■ Task ■
Look through the material below and count the lines with the string "gates". Report only the count.

───── Raw data ─────

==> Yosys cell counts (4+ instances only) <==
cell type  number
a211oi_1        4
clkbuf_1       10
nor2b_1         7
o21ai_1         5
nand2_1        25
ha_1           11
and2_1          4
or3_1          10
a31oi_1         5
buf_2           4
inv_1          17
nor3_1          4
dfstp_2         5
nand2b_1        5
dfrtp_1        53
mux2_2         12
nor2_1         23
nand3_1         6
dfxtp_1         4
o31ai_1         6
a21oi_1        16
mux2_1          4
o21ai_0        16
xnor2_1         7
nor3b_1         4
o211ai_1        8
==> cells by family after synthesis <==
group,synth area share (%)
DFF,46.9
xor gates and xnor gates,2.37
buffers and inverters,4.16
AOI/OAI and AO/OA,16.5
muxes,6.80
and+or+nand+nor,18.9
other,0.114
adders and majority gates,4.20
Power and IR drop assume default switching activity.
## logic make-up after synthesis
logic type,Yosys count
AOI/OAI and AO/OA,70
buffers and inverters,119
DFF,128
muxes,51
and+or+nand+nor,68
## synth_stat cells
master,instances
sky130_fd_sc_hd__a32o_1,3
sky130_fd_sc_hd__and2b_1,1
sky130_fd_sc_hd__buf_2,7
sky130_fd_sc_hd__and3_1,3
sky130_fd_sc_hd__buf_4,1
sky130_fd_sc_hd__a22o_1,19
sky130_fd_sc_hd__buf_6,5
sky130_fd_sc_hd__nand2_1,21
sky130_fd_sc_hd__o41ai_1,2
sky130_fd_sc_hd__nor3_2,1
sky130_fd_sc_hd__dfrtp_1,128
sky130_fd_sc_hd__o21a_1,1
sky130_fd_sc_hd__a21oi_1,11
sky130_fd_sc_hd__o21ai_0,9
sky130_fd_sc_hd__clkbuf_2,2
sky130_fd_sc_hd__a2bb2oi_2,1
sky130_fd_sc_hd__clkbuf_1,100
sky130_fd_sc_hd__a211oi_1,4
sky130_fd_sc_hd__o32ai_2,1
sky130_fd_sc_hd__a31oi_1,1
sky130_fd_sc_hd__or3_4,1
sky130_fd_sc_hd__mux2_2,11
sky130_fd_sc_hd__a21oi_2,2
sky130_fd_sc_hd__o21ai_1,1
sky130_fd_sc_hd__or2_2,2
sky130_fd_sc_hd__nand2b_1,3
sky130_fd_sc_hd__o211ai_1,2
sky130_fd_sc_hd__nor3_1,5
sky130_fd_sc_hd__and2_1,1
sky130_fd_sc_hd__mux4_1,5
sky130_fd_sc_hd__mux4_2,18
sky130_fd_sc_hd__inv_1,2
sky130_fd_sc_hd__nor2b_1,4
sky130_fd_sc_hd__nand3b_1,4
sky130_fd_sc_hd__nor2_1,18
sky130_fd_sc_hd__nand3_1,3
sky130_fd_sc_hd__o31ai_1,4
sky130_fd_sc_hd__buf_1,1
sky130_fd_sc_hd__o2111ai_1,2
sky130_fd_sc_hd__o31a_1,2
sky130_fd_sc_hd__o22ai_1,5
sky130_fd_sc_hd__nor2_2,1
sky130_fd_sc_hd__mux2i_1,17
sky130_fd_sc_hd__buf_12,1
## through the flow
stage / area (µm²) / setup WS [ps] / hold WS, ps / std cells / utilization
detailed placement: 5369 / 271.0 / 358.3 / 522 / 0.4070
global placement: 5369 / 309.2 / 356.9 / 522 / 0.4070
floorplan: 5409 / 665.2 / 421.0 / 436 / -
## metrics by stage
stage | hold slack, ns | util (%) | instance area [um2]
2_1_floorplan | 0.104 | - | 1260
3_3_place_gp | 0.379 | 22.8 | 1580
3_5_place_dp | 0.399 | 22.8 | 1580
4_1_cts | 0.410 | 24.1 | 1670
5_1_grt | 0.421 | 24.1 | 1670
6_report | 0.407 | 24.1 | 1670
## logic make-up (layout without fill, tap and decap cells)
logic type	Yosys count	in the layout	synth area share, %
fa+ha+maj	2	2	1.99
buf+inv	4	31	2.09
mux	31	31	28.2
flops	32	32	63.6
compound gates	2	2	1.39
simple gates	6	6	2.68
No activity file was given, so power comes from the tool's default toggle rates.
[config.mk]
export PLATFORM = sky130hd
export DESIGN_NAME = spi_ms
export DESIGN_NICKNAME = spi_ms
export VERILOG_FILES = /design/flow/design.v
export SDC_FILE = /design/flow/constraint.sdc
export NUM_CORES = 4
export LEC_CHECK = 1
export CORE_UTILIZATION = 30
[constraint.sdc]
current_design spi_ms

set clk_period 1.8
set clk_io_pct 0.2

create_clock -name clk0 -period $clk_period [get_ports {clk}]

set non_clock_inputs [all_inputs -no_clocks]
set_input_delay [expr $clk_period * $clk_io_pct] -clock clk0 $non_clock_inputs
set_output_delay [expr $clk_period * $clk_io_pct] -clock clk0 [all_outputs]
[design.v]
module  spi_ms #(parameter WIDTH = 8)(
    input    wire    clk, 
    input    wire    rst_n,
    input    wire    wr,  
    input    wire    [WIDTH-1:0]    master_din,  
    input    wire    miso,  
    output   reg     cs,  
    output   reg     sck,  
    output   reg     mosi,     
    output   reg     [WIDTH-1:0]    master_dout  
);
localparam CLK_HZ = 50_000_000;   
localparam SCK_HZ = 12_500_000;   
localparam DIV_NUMBER = CLK_HZ / SCK_HZ;
localparam CNT_MAX = (DIV_NUMBER >>1) - 1'b1; 
localparam DATA_CNT_MAX = 5'd31;
localparam MOSI_CNT_MAX = 3'd7;
localparam IDEL = 2'b00;
localparam SEND = 2'b01;
localparam FINISH = 2'b10; 
reg cnt;  
reg sck_en;  
reg data_cnt_en;
reg sck_reg1;
reg sck_reg2;
wire sck_p;  
wire sck_n;  
wire send_over;
reg [1:0] cstate;
reg [4:0] data_cnt;  
reg [2:0] mosi_cnt;
reg [WIDTH-1:0] master_din_reg; 
reg [WIDTH-1:0] master_dout_reg;
always @(posedge clk or negedge rst_n) begin
    if (~rst_n) begin
        cnt <= 0;
        sck <= 1'b0;
    end  
    else begin
        if (sck_en == 1'b1) begin
        	if (cnt == CNT_MAX) begin
        		cnt <= 0;
        		sck <= ~sck;
        	end
        	else begin
        		cnt <= cnt + 1'b1;
        		sck <= sck;
        	end
        end
        else begin
        	cnt <= 0;
        	sck <= 1'b0;
        end
    end  
end  
always @(posedge clk or negedge rst_n) begin
    if (~rst_n) begin
        sck_reg1 <= 1'b0;
        sck_reg2 <= 1'b0;
    end  
    else begin
        sck_reg1 <= sck;
        sck_reg2 <= sck_reg1;    
    end  
end  
assign sck_p = (sck_reg1 & (~sck_reg2));  
assign sck_n = ((~sck_reg1) & sck_reg2);  
always @(posedge clk or negedge rst_n) begin
	if (~rst_n) begin
		cstate <= IDEL;
	end
	else begin
		case (cstate)
	        IDEL:    cstate <= (wr)? SEND : IDEL; 
	        SEND:    cstate <= (send_over) ? FINISH : SEND; 
	        FINISH:  cstate <= IDEL;
	        default: cstate <= IDEL;
	    endcase  
	end
end
always @(posedge clk or negedge rst_n) begin
	if (~rst_n) begin
		cs <= 1'b1;
		data_cnt_en <= 1'b0;
		sck_en <= 1'b0;
		master_din_reg <= 0;
		master_dout <= 0;
	end
	else begin
	    case (cstate)
	        IDEL: begin
	        data_cnt_en <= 1'b0;
	        master_din_reg <= (wr) ? master_din : master_din_reg;  
	        end 
	        SEND: begin
	            data_cnt_en <= 1'b1;
	            cs <= 1'b0; 
	            sck_en <= 1'b1;
	        	master_dout <= (send_over) ? master_dout_reg : master_dout;  
	        end
	        FINISH: begin                   
	        	sck_en <= 1'b0;
	        	cs <= 1'b1;
	        	data_cnt_en <= 1'b0;
	        end
	        default: begin
	        	cs <= 1'b1;
	        	sck_en <= 1'b0;
	        	data_cnt_en <= 1'b0;
	        end
	    endcase  
	end
end
always @(posedge clk or negedge rst_n) begin
	if (~rst_n) begin
		data_cnt <= 0;
	end
	else begin
		data_cnt <= (data_cnt_en) ? (data_cnt + 1'b1) : 5'd0;  
	end
end
assign send_over = (data_cnt == DATA_CNT_MAX) ? 1'b1 : 1'b0;
always @(posedge clk or negedge rst_n) begin
	if (~rst_n) begin
		master_dout_reg <= 0;
	end
	else begin
	    master_dout_reg <= (sck_p) ? {master_dout_reg[6:0],miso} : master_dout_reg;
	end
end
always @(posedge clk or negedge rst_n) begin
	if (~rst_n) begin
		mosi_cnt <= 0;
	end
	else begin
		if (sck_n) begin
			if (mosi_cnt == MOSI_CNT_MAX) begin
			    mosi_cnt <= 0;
		    end
		    else begin
			    mosi_cnt <= mosi_cnt + 1'b1;
		    end
		end
		else begin
			mosi_cnt <= mosi_cnt;
		end
	end
end
always @(posedge clk or negedge rst_n) begin
	if (~rst_n) begin
		mosi <= 1'b0;
	end
	else begin
		mosi <= (sck_n) ? master_din_reg[MOSI_CNT_MAX-mosi_cnt] : mosi;
	end
end
endmodule
$ cat /design/flow/design.v
module busnto512(
  clk,
  rst,
  blob_din,
  blob_din_rdy,
  blob_din_en,
  blob_din_eop,
  blob_dout,
  blob_dout_rdy,
  blob_dout_en,
  blob_dout_eop
);
parameter IN_WIDTH  = 32 ;
parameter OUT_WIDTH = 512;
parameter COUNT     = 4  ;
input                                 clk;
input                                 rst;
input      [IN_WIDTH-1:0]             blob_din;
output                                blob_din_rdy;
input                                 blob_din_en;
input                                 blob_din_eop;
output     [OUT_WIDTH-1:0]            blob_dout;
input                                 blob_dout_rdy;
output                                blob_dout_en;
output                                blob_dout_eop;
reg auto_pad;
reg [COUNT-1:0] phase;
always @ (posedge clk)
begin
  if(rst)
    auto_pad <= 1'b0;
  else if(&phase)
    auto_pad <= 1'b0;
  else if(blob_din_en & blob_din_eop)
    auto_pad <= 1'b1;
  else
    auto_pad <= auto_pad;
end
always @ (posedge clk)
begin
  if(rst)
    phase <= 0;
  else if(blob_din_en | auto_pad)
	phase <= phase + 1'b1;
  else
    phase <= phase;
end
reg  [OUT_WIDTH-1:0]  blob_dout_tmp;
always @ (posedge clk)
begin
  if(rst)
    blob_dout_tmp <= 0;
  else if(blob_din_en | auto_pad)
    blob_dout_tmp <= {blob_din,blob_dout_tmp[OUT_WIDTH-1:IN_WIDTH]};
  else
    blob_dout_tmp <= blob_dout_tmp;
end
assign blob_din_rdy  = blob_dout_rdy & (~auto_pad);
assign blob_dout_en  = (blob_din_en | auto_pad) & (&phase);
assign blob_dout_eop =(blob_din_eop | auto_pad) & (&phase);
assign blob_dout = (blob_din_en | auto_pad) ? {blob_din,blob_dout_tmp[OUT_WIDTH-1:IN_WIDTH]} : 0; 
endmodule
$ cat /design/flow/run.sh
#!/bin/bash
# OpenROAD 26Q1-2900-gdf79404cd8, Yosys 0.63+post, stock flow scripts
make -C /OpenROAD-flow-scripts/flow DESIGN_CONFIG=/design/flow/config.mk WORK_HOME=/design/flow/orfs finish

─────

■ The answer ■
4